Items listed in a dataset
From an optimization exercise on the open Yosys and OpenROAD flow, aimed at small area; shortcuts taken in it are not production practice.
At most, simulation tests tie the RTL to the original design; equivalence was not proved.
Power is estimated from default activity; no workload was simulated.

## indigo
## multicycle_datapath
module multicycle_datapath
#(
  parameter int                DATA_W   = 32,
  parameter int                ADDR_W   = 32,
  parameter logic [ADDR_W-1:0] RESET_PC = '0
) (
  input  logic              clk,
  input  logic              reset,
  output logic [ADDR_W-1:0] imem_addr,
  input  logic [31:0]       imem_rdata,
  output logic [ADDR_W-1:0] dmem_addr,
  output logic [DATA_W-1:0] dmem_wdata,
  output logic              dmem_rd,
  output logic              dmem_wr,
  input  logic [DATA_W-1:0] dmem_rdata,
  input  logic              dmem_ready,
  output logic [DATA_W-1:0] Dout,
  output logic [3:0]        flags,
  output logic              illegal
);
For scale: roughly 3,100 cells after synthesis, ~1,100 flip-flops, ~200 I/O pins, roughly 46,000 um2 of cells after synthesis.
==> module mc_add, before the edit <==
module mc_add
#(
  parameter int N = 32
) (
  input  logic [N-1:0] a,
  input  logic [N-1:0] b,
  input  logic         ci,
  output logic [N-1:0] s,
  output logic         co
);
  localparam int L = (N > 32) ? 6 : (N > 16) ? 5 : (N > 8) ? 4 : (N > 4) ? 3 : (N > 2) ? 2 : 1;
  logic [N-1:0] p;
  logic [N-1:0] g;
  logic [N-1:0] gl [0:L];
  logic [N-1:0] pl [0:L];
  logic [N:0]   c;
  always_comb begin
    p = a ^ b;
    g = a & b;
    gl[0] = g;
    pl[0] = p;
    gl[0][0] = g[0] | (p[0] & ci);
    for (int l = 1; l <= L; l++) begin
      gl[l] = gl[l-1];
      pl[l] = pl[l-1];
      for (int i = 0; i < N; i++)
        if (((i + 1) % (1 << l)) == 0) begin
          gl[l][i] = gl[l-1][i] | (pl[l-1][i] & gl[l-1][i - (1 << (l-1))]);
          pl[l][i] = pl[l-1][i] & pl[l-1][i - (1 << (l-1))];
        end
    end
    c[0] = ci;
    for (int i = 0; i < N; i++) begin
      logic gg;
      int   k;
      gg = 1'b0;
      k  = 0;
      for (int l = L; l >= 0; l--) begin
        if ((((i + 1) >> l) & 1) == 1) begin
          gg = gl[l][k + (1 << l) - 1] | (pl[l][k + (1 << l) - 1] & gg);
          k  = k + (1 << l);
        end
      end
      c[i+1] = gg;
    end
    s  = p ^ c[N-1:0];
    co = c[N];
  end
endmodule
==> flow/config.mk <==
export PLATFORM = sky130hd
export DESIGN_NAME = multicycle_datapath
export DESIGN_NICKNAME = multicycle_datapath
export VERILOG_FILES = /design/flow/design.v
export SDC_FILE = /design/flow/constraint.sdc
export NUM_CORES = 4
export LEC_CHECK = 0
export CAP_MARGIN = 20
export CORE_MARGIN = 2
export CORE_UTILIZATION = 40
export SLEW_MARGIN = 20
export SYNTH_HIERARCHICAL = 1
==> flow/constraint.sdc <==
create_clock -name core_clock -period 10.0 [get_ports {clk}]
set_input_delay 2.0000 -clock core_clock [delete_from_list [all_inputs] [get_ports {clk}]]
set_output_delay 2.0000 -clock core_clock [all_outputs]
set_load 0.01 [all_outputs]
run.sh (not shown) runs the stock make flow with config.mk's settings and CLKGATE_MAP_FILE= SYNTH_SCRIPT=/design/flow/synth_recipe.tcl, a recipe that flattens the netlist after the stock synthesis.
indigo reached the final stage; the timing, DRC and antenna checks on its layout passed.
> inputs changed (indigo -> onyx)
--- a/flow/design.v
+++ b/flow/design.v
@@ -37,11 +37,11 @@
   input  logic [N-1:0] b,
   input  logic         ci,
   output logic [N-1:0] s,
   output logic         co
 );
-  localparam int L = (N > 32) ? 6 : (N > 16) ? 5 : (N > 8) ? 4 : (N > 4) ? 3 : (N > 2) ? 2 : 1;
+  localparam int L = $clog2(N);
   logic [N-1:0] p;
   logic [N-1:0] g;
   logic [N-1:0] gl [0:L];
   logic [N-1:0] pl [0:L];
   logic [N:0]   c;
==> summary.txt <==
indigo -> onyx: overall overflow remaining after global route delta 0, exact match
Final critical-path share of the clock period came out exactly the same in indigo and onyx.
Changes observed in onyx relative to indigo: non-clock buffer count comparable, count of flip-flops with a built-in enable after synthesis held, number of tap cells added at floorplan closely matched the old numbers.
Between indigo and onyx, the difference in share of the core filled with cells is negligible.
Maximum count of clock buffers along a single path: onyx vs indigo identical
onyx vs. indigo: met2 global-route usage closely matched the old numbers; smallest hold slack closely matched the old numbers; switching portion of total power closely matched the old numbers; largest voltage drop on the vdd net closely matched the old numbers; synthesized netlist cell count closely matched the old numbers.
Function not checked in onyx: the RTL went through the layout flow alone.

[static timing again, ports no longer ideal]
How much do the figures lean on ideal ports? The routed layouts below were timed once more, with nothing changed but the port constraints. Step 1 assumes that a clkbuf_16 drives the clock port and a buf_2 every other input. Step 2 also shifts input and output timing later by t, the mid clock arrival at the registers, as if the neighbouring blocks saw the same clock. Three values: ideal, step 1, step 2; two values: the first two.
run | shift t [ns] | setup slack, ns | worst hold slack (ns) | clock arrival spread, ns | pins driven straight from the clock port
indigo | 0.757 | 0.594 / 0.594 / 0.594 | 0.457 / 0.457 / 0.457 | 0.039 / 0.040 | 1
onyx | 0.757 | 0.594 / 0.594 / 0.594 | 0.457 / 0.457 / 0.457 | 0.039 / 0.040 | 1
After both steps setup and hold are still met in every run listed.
--
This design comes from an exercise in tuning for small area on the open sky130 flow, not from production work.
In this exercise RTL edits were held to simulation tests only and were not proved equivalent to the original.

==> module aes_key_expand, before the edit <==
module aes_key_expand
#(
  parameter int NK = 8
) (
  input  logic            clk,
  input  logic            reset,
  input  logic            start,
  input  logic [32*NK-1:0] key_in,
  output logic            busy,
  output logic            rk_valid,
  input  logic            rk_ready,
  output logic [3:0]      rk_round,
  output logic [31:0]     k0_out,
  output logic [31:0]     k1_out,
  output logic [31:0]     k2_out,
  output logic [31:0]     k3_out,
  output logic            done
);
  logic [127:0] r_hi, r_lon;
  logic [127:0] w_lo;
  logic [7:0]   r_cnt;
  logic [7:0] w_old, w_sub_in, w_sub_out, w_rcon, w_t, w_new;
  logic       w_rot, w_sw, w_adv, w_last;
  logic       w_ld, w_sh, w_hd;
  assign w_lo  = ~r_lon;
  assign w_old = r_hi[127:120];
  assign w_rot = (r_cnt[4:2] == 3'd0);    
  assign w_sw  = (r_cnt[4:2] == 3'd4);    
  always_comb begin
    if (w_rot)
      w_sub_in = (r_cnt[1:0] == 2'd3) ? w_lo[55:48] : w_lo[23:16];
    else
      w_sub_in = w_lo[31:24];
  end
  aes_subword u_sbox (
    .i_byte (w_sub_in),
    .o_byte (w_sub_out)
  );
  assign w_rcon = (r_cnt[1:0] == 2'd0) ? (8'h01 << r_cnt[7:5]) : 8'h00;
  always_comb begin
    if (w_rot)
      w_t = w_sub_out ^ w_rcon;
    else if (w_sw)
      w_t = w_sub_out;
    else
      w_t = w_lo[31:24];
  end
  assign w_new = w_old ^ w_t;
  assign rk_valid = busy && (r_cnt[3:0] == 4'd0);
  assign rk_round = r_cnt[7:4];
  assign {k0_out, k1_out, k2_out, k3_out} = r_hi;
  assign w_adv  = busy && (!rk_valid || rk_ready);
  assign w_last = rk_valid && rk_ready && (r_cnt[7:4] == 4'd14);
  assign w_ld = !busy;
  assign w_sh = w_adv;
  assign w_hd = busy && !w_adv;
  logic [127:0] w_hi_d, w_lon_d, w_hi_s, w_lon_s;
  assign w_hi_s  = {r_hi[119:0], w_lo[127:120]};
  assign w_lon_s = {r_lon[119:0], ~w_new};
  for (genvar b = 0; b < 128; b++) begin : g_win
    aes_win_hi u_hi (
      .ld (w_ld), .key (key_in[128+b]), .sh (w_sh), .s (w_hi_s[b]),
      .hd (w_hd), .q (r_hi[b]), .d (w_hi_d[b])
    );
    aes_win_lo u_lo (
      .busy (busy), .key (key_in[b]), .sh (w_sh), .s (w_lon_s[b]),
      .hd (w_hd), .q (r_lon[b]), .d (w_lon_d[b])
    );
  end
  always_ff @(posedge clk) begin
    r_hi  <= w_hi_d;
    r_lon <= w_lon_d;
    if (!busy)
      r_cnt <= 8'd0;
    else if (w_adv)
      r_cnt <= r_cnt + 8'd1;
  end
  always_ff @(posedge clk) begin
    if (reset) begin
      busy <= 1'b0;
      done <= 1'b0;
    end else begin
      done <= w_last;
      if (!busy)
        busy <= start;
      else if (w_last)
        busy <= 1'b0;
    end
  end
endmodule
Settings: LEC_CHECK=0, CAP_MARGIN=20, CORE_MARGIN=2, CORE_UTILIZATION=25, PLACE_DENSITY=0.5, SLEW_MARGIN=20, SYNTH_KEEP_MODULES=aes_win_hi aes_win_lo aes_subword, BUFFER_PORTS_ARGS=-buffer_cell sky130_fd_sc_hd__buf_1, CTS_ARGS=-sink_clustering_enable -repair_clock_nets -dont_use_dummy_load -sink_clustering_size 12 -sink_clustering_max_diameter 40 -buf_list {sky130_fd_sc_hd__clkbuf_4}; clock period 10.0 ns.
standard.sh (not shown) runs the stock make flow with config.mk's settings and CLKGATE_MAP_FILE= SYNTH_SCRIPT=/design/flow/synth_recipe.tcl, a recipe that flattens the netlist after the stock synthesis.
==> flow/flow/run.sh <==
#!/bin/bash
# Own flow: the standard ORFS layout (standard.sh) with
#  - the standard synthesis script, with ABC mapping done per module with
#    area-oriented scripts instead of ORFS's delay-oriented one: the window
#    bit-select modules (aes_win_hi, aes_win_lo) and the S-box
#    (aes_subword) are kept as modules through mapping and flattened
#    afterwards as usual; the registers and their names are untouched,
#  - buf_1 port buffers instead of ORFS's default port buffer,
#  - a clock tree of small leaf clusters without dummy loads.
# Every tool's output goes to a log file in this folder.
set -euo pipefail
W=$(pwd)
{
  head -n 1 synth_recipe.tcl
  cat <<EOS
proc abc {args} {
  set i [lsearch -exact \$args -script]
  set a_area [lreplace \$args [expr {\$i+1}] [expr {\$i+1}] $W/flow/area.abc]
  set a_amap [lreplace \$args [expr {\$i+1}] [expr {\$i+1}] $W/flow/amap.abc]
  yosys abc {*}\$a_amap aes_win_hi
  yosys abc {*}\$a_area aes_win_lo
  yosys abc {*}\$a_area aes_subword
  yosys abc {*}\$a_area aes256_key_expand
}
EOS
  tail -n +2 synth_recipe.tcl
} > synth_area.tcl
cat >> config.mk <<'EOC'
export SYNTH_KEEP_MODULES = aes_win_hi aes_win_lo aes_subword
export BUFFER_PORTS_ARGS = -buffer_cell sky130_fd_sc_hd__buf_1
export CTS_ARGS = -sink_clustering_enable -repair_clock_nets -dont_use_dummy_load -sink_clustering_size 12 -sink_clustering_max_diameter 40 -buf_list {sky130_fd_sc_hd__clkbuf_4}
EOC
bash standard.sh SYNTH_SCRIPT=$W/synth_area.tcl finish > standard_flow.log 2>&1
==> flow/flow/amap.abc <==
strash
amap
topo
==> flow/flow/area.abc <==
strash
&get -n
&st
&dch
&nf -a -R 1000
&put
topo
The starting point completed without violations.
...
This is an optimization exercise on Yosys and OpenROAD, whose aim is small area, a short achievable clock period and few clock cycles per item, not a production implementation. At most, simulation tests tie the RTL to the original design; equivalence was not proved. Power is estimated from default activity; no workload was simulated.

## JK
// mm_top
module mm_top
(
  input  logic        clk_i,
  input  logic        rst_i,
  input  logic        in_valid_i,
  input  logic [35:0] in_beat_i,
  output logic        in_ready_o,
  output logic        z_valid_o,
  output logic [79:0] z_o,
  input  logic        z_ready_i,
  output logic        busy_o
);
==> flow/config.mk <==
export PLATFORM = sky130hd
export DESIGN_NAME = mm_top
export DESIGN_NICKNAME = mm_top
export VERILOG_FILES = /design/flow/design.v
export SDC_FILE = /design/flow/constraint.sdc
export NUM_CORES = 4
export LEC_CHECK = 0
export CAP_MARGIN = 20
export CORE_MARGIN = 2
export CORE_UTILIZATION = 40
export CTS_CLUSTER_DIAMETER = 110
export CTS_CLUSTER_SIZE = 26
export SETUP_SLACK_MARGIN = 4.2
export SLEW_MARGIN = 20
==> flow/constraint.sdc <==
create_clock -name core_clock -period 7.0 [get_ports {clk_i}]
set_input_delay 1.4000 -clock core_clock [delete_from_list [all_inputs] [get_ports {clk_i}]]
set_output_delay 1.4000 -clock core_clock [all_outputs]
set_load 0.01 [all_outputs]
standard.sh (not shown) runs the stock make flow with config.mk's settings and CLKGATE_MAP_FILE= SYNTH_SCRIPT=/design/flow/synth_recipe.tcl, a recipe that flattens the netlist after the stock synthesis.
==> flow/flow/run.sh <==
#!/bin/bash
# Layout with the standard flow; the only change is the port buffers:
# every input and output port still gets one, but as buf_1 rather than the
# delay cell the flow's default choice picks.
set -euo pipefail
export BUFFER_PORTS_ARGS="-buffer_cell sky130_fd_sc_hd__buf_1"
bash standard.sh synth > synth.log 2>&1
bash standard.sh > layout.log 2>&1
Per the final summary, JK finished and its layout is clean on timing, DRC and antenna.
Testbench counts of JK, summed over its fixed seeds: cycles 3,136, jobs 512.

**EXERCISE DIRECTIONS:** For the string "estimated", filter the data and copy out each line where it occurs.

**REPLY TO THE TASK:**
Power is estimated from default activity; no workload was simulated.
This is an optimization exercise on Yosys and OpenROAD, whose aim is small area, a short achievable clock period and few clock cycles per item, not a production implementation. At most, simulation tests tie the RTL to the original design; equivalence was not proved. Power is estimated from default activity; no workload was simulated.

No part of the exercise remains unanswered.